$ cat config.mk
export PLATFORM = sky130hd
export DESIGN_NAME = byte_op_instruction_decoder
export DESIGN_NICKNAME = d
export VERILOG_FILES = /design/src/byte_op_pkg.sv /design/src/byte_op_instruction_decoder.sv
export SDC_FILE = /design/constraint.sdc
export NUM_CORES = 1
export LEC_CHECK = 0
export BUFFER_PORTS_ARGS = -buffer_cell sky130_fd_sc_hd__buf_2
export CORE_MARGIN = 2
export CORE_UTILIZATION = 31
export DETAILED_ROUTE_END_ITERATION = 8
export PLACE_DENSITY = 0.57
export SETUP_SLACK_MARGIN = 0.02
export SLEW_MARGIN = 20
export SYNTH_ARGS = -nofsm -noshare
export SYNTH_HDL_FRONTEND = slang
export SYNTH_SLANG_ARGS = --single-unit
$ cat constraint.sdc
create_clock -name clk -period 7.7 [get_ports clk]
set_input_delay 1.155 -clock clk [delete_from_list [all_inputs] [get_ports clk]]
set_output_delay 1.155 -clock clk [all_outputs]
set_load 0.02 [all_outputs]
$ cat src/byte_op_pkg.sv
package byte_op_pkg;
	localparam int INSTR_W       = 14;
	localparam int FADDR_W       = 7;
	localparam int DATA_W        = 8;
	localparam int LIT8_W        = 8;
	localparam int LIT11_W       = 11;
	localparam int GRP_HI        = 13;
	localparam int GRP_LO        = 12;
	localparam int OPC_HI        = 11;
	localparam int OPC_LO        = 8;
	localparam int DEST_BIT      = 7;
	localparam int BSEL_HI       = 9;
	localparam int BSEL_LO       = 7;
	localparam int BSUB_HI       = 11;
	localparam int BSUB_LO       = 10;
	localparam int CALL_SEL_BIT  = 11;
	localparam int FLAG_C        = 0;
	localparam int FLAG_DIGIT    = 1;
	localparam int FLAG_Z        = 2;
	localparam logic [1:0] GRP_BYTE    = 2'h0;
	localparam logic [1:0] GRP_BIT     = 2'h1;
	localparam logic [1:0] GRP_CTRL    = 2'h2;
	localparam logic [3:0] OP_STORE    = 4'h0;
	localparam logic [3:0] OP_CLEAR    = 4'h1;
	localparam logic [3:0] OP_DEC      = 4'h3;
	localparam logic [3:0] OP_OR       = 4'h4;
	localparam logic [3:0] OP_AND      = 4'h5;
	localparam logic [3:0] OP_ADD      = 4'h7;
	localparam logic [3:0] OP_MOVE     = 4'h8;
	localparam logic [3:0] OP_COMP     = 4'h9;
	localparam logic [3:0] OP_INC      = 4'hA;
	localparam logic [3:0] OP_DECSKIP  = 4'hB;
	localparam logic [3:0] OP_RRC      = 4'hC;
	localparam logic [3:0] OP_RLC      = 4'hD;
	localparam logic [3:0] OP_INCSKIP  = 4'hF;
	localparam logic [1:0] BOP_CLR     = 2'h0;
	localparam logic [1:0] BOP_SET     = 2'h1;
	localparam logic [1:0] BOP_SKIPCLR = 2'h2;
	localparam logic [1:0] BOP_SKIPSET = 2'h3;
	localparam int PHASES_PER_CYCLE    = 4;
	localparam logic [1:0] PHASE_LAST  = 2'(PHASES_PER_CYCLE - 1);
	localparam logic [1:0] PHASE_READ  = 2'h1;
	localparam logic [DATA_W-1:0] ACC_RESET   = 8'h00;
	localparam logic [2:0]        FLAGS_RESET = 3'h0;
	typedef enum logic [1:0] {ST_EXEC, ST_FILL} seq_state_type;
endpackage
═══
§ EXERCISE GOAL:
Copy each line of the data exactly, please.

§ EXERCISE RESULT:
$ cat config.mk
export PLATFORM = sky130hd
export DESIGN_NAME = byte_op_instruction_decoder
export DESIGN_NICKNAME = d
export VERILOG_FILES = /design/src/byte_op_pkg.sv /design/src/byte_op_instruction_decoder.sv
export SDC_FILE = /design/constraint.sdc
export NUM_CORES = 1
export LEC_CHECK = 0
export BUFFER_PORTS_ARGS = -buffer_cell sky130_fd_sc_hd__buf_2
export CORE_MARGIN = 2
export CORE_UTILIZATION = 31
export DETAILED_ROUTE_END_ITERATION = 8
export PLACE_DENSITY = 0.57
export SETUP_SLACK_MARGIN = 0.02
export SLEW_MARGIN = 20
export SYNTH_ARGS = -nofsm -noshare
export SYNTH_HDL_FRONTEND = slang
export SYNTH_SLANG_ARGS = --single-unit
$ cat constraint.sdc
create_clock -name clk -period 7.7 [get_ports clk]
set_input_delay 1.155 -clock clk [delete_from_list [all_inputs] [get_ports clk]]
set_output_delay 1.155 -clock clk [all_outputs]
set_load 0.02 [all_outputs]
$ cat src/byte_op_pkg.sv
package byte_op_pkg;
	localparam int INSTR_W       = 14;
	localparam int FADDR_W       = 7;
	localparam int DATA_W        = 8;
	localparam int LIT8_W        = 8;
	localparam int LIT11_W       = 11;
	localparam int GRP_HI        = 13;
	localparam int GRP_LO        = 12;
	localparam int OPC_HI        = 11;
	localparam int OPC_LO        = 8;
	localparam int DEST_BIT      = 7;
	localparam int BSEL_HI       = 9;
	localparam int BSEL_LO       = 7;
	localparam int BSUB_HI       = 11;
	localparam int BSUB_LO       = 10;
	localparam int CALL_SEL_BIT  = 11;
	localparam int FLAG_C        = 0;
	localparam int FLAG_DIGIT    = 1;
	localparam int FLAG_Z        = 2;
	localparam logic [1:0] GRP_BYTE    = 2'h0;
	localparam logic [1:0] GRP_BIT     = 2'h1;
	localparam logic [1:0] GRP_CTRL    = 2'h2;
	localparam logic [3:0] OP_STORE    = 4'h0;
	localparam logic [3:0] OP_CLEAR    = 4'h1;
	localparam logic [3:0] OP_DEC      = 4'h3;
	localparam logic [3:0] OP_OR       = 4'h4;
	localparam logic [3:0] OP_AND      = 4'h5;
	localparam logic [3:0] OP_ADD      = 4'h7;
	localparam logic [3:0] OP_MOVE     = 4'h8;
	localparam logic [3:0] OP_COMP     = 4'h9;
	localparam logic [3:0] OP_INC      = 4'hA;
	localparam logic [3:0] OP_DECSKIP  = 4'hB;
	localparam logic [3:0] OP_RRC      = 4'hC;
	localparam logic [3:0] OP_RLC      = 4'hD;
	localparam logic [3:0] OP_INCSKIP  = 4'hF;
	localparam logic [1:0] BOP_CLR     = 2'h0;
	localparam logic [1:0] BOP_SET     = 2'h1;
	localparam logic [1:0] BOP_SKIPCLR = 2'h2;
	localparam logic [1:0] BOP_SKIPSET = 2'h3;
	localparam int PHASES_PER_CYCLE    = 4;
	localparam logic [1:0] PHASE_LAST  = 2'(PHASES_PER_CYCLE - 1);
	localparam logic [1:0] PHASE_READ  = 2'h1;
	localparam logic [DATA_W-1:0] ACC_RESET   = 8'h00;
	localparam logic [2:0]        FLAGS_RESET = 3'h0;
	typedef enum logic [1:0] {ST_EXEC, ST_FILL} seq_state_type;
endpackage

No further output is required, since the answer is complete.